The number of excavated molds that were used in Roman glass production has been increasing steadily over the past decade. The most recent compilation of these molds has been made by E. Marianne Stern.32 In addition to those listed by Stern, I would add base molds of stone and terra cotta in the collection of the Römisch-Germanisches Museum in Cologne.33 This list shows that molds made of stone, fired clay, plaster, wood, and bronze were used to manufacture Roman glass. Price, who discusses the mold evidence preserved on the surfaces of the glass vessels, says that the clay inclusions and "slightly pock-marked effect" found on some exterior surfaces suggest "contact with friable or granular moulds, such as stone or clay."34
Molds constructed of limestone, gypsum plaster, and terra cotta that were employed in the production of molded ceramic vessels and lamps have survived from antiquity.35 Donald M. Bailey believes that gypsum plaster would have been the predominant material used for the making of lamp molds, but that, because of the friability of the medium, not many have survived.36 He bases his hypothesis on the evidence preserved on the surfaces of many ceramic lamps—evidence that takes the form of "raised globules caused by the broken air bubbles which form when the plaster is mixed and poured."37 In his discussion of terra-cotta molds used for molded ceramics such as Arretine wares, Donald Brown maintains that many of the designs and figural patterns found on these ceramics were derived from silver vessels with repoussé patterning on their exteriors.38 The numerous surviving examples of these lamp and vessel molds contribute to the hypothesis that glassmaking molds were fabricated of like materials.

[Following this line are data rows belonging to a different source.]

## src/rtl/wbs_ann_pkg.sv

```systemverilog
// Shared constants and types for the ANN accelerator Wishbone slave:
// region bases, CSR offsets, decode enums and the bus FSM state type.
package wbs_ann_pkg;

  localparam logic [31:0] ADDR_MASK  = 32'hFFFF_0000;
  localparam logic [31:0] BASE_CSR   = 32'h3000_0000;
  localparam logic [31:0] BASE_QUERY = 32'h3001_0000;
  localparam logic [31:0] BASE_LEAF  = 32'h3002_0000;
  localparam logic [31:0] BASE_BEST  = 32'h3003_0000;
  localparam logic [31:0] BASE_NODE  = 32'h3004_0000;

  localparam logic [15:0] CSR_OFF_MODE  = 16'h0000;
  localparam logic [15:0] CSR_OFF_DEBUG = 16'h0004;
  localparam logic [15:0] CSR_OFF_DONE  = 16'h0008;
  localparam logic [15:0] CSR_OFF_START = 16'h000C;
  localparam logic [15:0] CSR_OFF_BUSY  = 16'h0010;

  typedef enum logic [2:0] {
    REGION_CSR,
    REGION_QUERY,
    REGION_LEAF,
    REGION_BEST,
    REGION_NODE,
    REGION_NONE
  } region_e;

  typedef enum logic [2:0] {
    CSR_MODE,
    CSR_DEBUG,
    CSR_DONE,
    CSR_START,
    CSR_BUSY,
    CSR_NONE
  } csr_e;

  typedef enum logic [1:0] {
    ST_IDLE,
    ST_ACK,
    ST_RD_ISSUE,
    ST_RD_CAPT
  } state_e;

endpackage

```

## src/rtl/wbs_addr_decode.sv

```systemverilog
// Combinational decode of a Wishbone address into region, CSR register
// and the per-array word addresses.
module wbs_addr_decode
  import wbs_ann_pkg::*;
#(
  parameter int QUERY_AW = 9,
  parameter int LEAF_AW  = 11,
  parameter int NODE_AW  = 6,
  parameter int BEST_AW  = 9
) (
  input  logic [31:0]         adr_i,
  output region_e             region_o,
  output csr_e                csr_o,
  output logic [QUERY_AW-1:0] query_word_o,
  output logic [LEAF_AW-1:0]  leaf_word_o,
  output logic [NODE_AW-1:0]  node_word_o,
  output logic [BEST_AW-1:0]  best_word_o,
  output logic                upper_o
);

  always_comb begin
    region_o = REGION_NONE;
    case (adr_i & ADDR_MASK)
      BASE_CSR:   region_o = REGION_CSR;
      BASE_QUERY: region_o = REGION_QUERY;
      BASE_LEAF:  region_o = REGION_LEAF;
      BASE_BEST:  region_o = REGION_BEST;
      BASE_NODE:  region_o = REGION_NODE;
      default:    region_o = REGION_NONE;
    endcase
  end

  always_comb begin
    csr_o = CSR_NONE;
    case (adr_i[15:0])
      CSR_OFF_MODE:  csr_o = CSR_MODE;
      CSR_OFF_DEBUG: csr_o = CSR_DEBUG;
      CSR_OFF_DONE:  csr_o = CSR_DONE;
      CSR_OFF_START: csr_o = CSR_START;
      CSR_OFF_BUSY:  csr_o = CSR_BUSY;
      default:       csr_o = CSR_NONE;
    endcase
  end

  // 64-bit arrays use byte address bit 2 as the half select.
  assign query_word_o = adr_i[QUERY_AW+2:3];
  assign leaf_word_o  = adr_i[LEAF_AW+2:3];
  assign best_word_o  = adr_i[BEST_AW+2:3];
  assign node_word_o  = adr_i[NODE_AW+1:2];
  assign upper_o      = adr_i[2];

endmodule

```

## src/rtl/wbs_ann_slave.sv

```systemverilog
// Wishbone B4 classic slave fronting the ANN accelerator: CSRs, 64-bit
// query/leaf write assembly, node writes and split 64-bit best-array reads.
module wbs_ann_slave
  import wbs_ann_pkg::*;
#(
  parameter int DATA_WIDTH = 11,
  parameter int QUERY_AW   = 9,
  parameter int LEAF_AW    = 11,
  parameter int NODE_AW    = 6,
  parameter int BEST_AW    = 9
) (
  input  logic                    wb_clk_i,
  input  logic                    wb_rst_i,
  input  logic                    wbs_cyc_i,
  input  logic                    wbs_stb_i,
  input  logic                    wbs_we_i,
  input  logic [3:0]              wbs_sel_i,
  input  logic [31:0]             wbs_adr_i,
  input  logic [31:0]             wbs_dat_i,
  output logic                    wbs_ack_o,
  output logic [31:0]             wbs_dat_o,
  output logic                    mode_o,
  output logic                    debug_o,
  output logic                    fsm_start_o,
  input  logic                    fsm_done_i,
  input  logic                    fsm_busy_i,
  output logic                    query_we_o,
  output logic [QUERY_AW-1:0]     query_addr_o,
  output logic [63:0]             query_wdata_o,
  output logic                    leaf_we_o,
  output logic [LEAF_AW-1:0]      leaf_addr_o,
  output logic [63:0]             leaf_wdata_o,
  output logic                    node_we_o,
  output logic [NODE_AW-1:0]      node_addr_o,
  output logic [2*DATA_WIDTH-1:0] node_wdata_o,
  output logic                    best_re_o,
  output logic [BEST_AW-1:0]      best_addr_o,
  input  logic [63:0]             best_rdata_i
);

  localparam int NW = 2*DATA_WIDTH;

  region_e             region;
  csr_e                csr;
  logic [QUERY_AW-1:0] query_word;
  logic [LEAF_AW-1:0]  leaf_word;
  logic [NODE_AW-1:0]  node_word;
  logic [BEST_AW-1:0]  best_word;
  logic                upper;

  wbs_addr_decode #(
    .QUERY_AW (QUERY_AW),
    .LEAF_AW  (LEAF_AW),
    .NODE_AW  (NODE_AW),
    .BEST_AW  (BEST_AW)
  ) u_decode (
    .adr_i        (wbs_adr_i),
    .region_o     (region),
    .csr_o        (csr),
    .query_word_o (query_word),
    .leaf_word_o  (leaf_word),
    .node_word_o  (node_word),
    .best_word_o  (best_word),
    .upper_o      (upper)
  );

  state_e              state_q, state_d;
  logic                ack_q, ack_d;
  logic [31:0]         dat_q, dat_d;
  logic                mode_q, mode_d;
  logic                debug_q, debug_d;
  logic                start_q, start_d;
  logic [31:0]         hold_q, hold_d;
  logic                query_we_q, query_we_d;
  logic [QUERY_AW-1:0] query_addr_q, query_addr_d;
  logic [63:0]         query_wdata_q, query_wdata_d;
  logic                leaf_we_q, leaf_we_d;
  logic [LEAF_AW-1:0]  leaf_addr_q, leaf_addr_d;
  logic [63:0]         leaf_wdata_q, leaf_wdata_d;
  logic                node_we_q, node_we_d;
  logic [NODE_AW-1:0]  node_addr_q, node_addr_d;
  logic [NW-1:0]       node_wdata_q, node_wdata_d;
  logic                best_re_q, best_re_d;
  logic [BEST_AW-1:0]  best_addr_q, best_addr_d;
  logic                half_q, half_d;

  logic        req;
  logic        wr_en;
  logic [31:0] csr_rdata;

  assign req   = wbs_cyc_i & wbs_stb_i & ~ack_q;
  assign wr_en = wbs_we_i & (|wbs_sel_i);

  always_comb begin
    csr_rdata = '0;
    case (csr)
      CSR_MODE:  csr_rdata[0] = mode_q;
      CSR_DEBUG: csr_rdata[0] = debug_q;
      CSR_DONE:  csr_rdata[0] = fsm_done_i;
      CSR_BUSY:  csr_rdata[0] = fsm_busy_i;
      default:   csr_rdata = '0;
    endcase
  end

  always_comb begin
    state_d       = state_q;
    ack_d         = 1'b0;
    dat_d         = dat_q;
    mode_d        = mode_q;
    debug_d       = debug_q;
    start_d       = 1'b0;
    hold_d        = hold_q;
    query_we_d    = 1'b0;
    query_addr_d  = query_addr_q;
    query_wdata_d = query_wdata_q;
    leaf_we_d     = 1'b0;
    leaf_addr_d   = leaf_addr_q;
    leaf_wdata_d  = leaf_wdata_q;
    node_we_d     = 1'b0;
    node_addr_d   = node_addr_q;
    node_wdata_d  = node_wdata_q;
    best_re_d     = 1'b0;
    best_addr_d   = best_addr_q;
    half_d        = half_q;

    case (state_q)
      ST_IDLE: begin
        if (req) begin
          if (!wbs_we_i && region == REGION_BEST) begin
            state_d     = ST_RD_ISSUE;
            best_re_d   = 1'b1;
            best_addr_d = best_word;
            half_d      = upper;
          end else begin
            state_d = ST_ACK;
            ack_d   = 1'b1;
            dat_d   = (!wbs_we_i && region == REGION_CSR) ? csr_rdata : '0;
            if (wr_en) begin
              case (region)
                REGION_CSR: begin
                  if (csr == CSR_MODE)  mode_d  = wbs_dat_i[0];
                  if (csr == CSR_DEBUG) debug_d = wbs_dat_i[0];
                  if (csr == CSR_START) start_d = wbs_dat_i[0];
                end
                REGION_QUERY: begin
                  if (upper) begin
                    query_we_d    = 1'b1;
                    query_addr_d  = query_word;
                    query_wdata_d = {wbs_dat_i, hold_q};
                  end else begin
                    hold_d = wbs_dat_i;
                  end
                end
                REGION_LEAF: begin
                  if (upper) begin
                    leaf_we_d    = 1'b1;
                    leaf_addr_d  = leaf_word;
                    leaf_wdata_d = {wbs_dat_i, hold_q};
                  end else begin
                    hold_d = wbs_dat_i;
                  end
                end
                REGION_NODE: begin
                  node_we_d    = 1'b1;
                  node_addr_d  = node_word;
                  node_wdata_d = wbs_dat_i[NW-1:0];
                end
                default: ;
              endcase
            end
          end
        end
      end
      ST_ACK: state_d = ST_IDLE;
      // An abandoned cycle drops the outstanding best read silently.
      ST_RD_ISSUE: state_d = wbs_cyc_i ? ST_RD_CAPT : ST_IDLE;
      ST_RD_CAPT: begin
        if (wbs_cyc_i) begin
          state_d = ST_ACK;
          ack_d   = 1'b1;
          dat_d   = half_q ? best_rdata_i[63:32] : best_rdata_i[31:0];
        end else begin
          state_d = ST_IDLE;
        end
      end
      default: state_d = ST_IDLE;
    endcase
  end

  always_ff @(posedge wb_clk_i or posedge wb_rst_i) begin
    if (wb_rst_i) begin
      state_q       <= ST_IDLE;
      ack_q         <= 1'b0;
      dat_q         <= '0;
      mode_q        <= 1'b0;
      debug_q       <= 1'b0;
      start_q       <= 1'b0;
      hold_q        <= '0;
      query_we_q    <= 1'b0;
      query_addr_q  <= '0;
      query_wdata_q <= '0;
      leaf_we_q     <= 1'b0;
      leaf_addr_q   <= '0;
      leaf_wdata_q  <= '0;
      node_we_q     <= 1'b0;
      node_addr_q   <= '0;
      node_wdata_q  <= '0;
      best_re_q     <= 1'b0;
      best_addr_q   <= '0;
      half_q        <= 1'b0;
    end else begin
      state_q       <= state_d;
      ack_q         <= ack_d;
      dat_q         <= dat_d;
      mode_q        <= mode_d;
      debug_q       <= debug_d;
      start_q       <= start_d;
      hold_q        <= hold_d;
      query_we_q    <= query_we_d;
      query_addr_q  <= query_addr_d;
      query_wdata_q <= query_wdata_d;
      leaf_we_q     <= leaf_we_d;
      leaf_addr_q   <= leaf_addr_d;
      leaf_wdata_q  <= leaf_wdata_d;
      node_we_q     <= node_we_d;
      node_addr_q   <= node_addr_d;
      node_wdata_q  <= node_wdata_d;
      best_re_q     <= best_re_d;
      best_addr_q   <= best_addr_d;
      half_q        <= half_d;
    end
  end

  assign wbs_ack_o     = ack_q;
  assign wbs_dat_o     = dat_q;
  assign mode_o        = mode_q;
  assign debug_o       = debug_q;
  assign fsm_start_o   = start_q;
  assign query_we_o    = query_we_q;
  assign query_addr_o  = query_addr_q;
  assign query_wdata_o = query_wdata_q;
  assign leaf_we_o     = leaf_we_q;
  assign leaf_addr_o   = leaf_addr_q;
  assign leaf_wdata_o  = leaf_wdata_q;
  assign node_we_o     = node_we_q;
  assign node_addr_o   = node_addr_q;
  assign node_wdata_o  = node_wdata_q;
  assign best_re_o     = best_re_q;
  assign best_addr_o   = best_addr_q;

endmodule

```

The technique used to produce wares such as the leaf beakers was mold blowing. Building on the work of Harden and Price, Stem dates the beginning of mold blowing to the first decades of the first century A.D. and places it in the eastern Mediterranean.39 In theorizing about the life span of the molds used to make multi-paneled wares, she has calculated that a hexagonal bottle in the collection of The Toledo Museum of Art could have been manufactured as early as A.D. 13.40
More extensive studies of glass vessels blown in multi-paneled molds have been undertaken,41 but questions remain about exactly how this process was achieved. In one experiment that was designed to determine how a group of first-century A.D. beakers with mythological figures might have been manufactured, the vessels were inflated in a five-part mold that consisted of four side panels and a disk-shaped base section.42 One goal of the experiment was to determine what material was best suited for glassmaking molds. Another was to suggest how multi-paneled molds with a disk-shaped base section might have been designed. The working hypothesis was that (1) side panels containing the high-relief decoration were placed within a container that had decorative elements on its base,43 (2) the parison was inflated, (3) the vessel was lifted out of the container, and (4) the side panels rose with the glass and fell away once they were outside the container.44 In this way, the relief decoration would be preserved without any disfigurement caused by the removal of the mold.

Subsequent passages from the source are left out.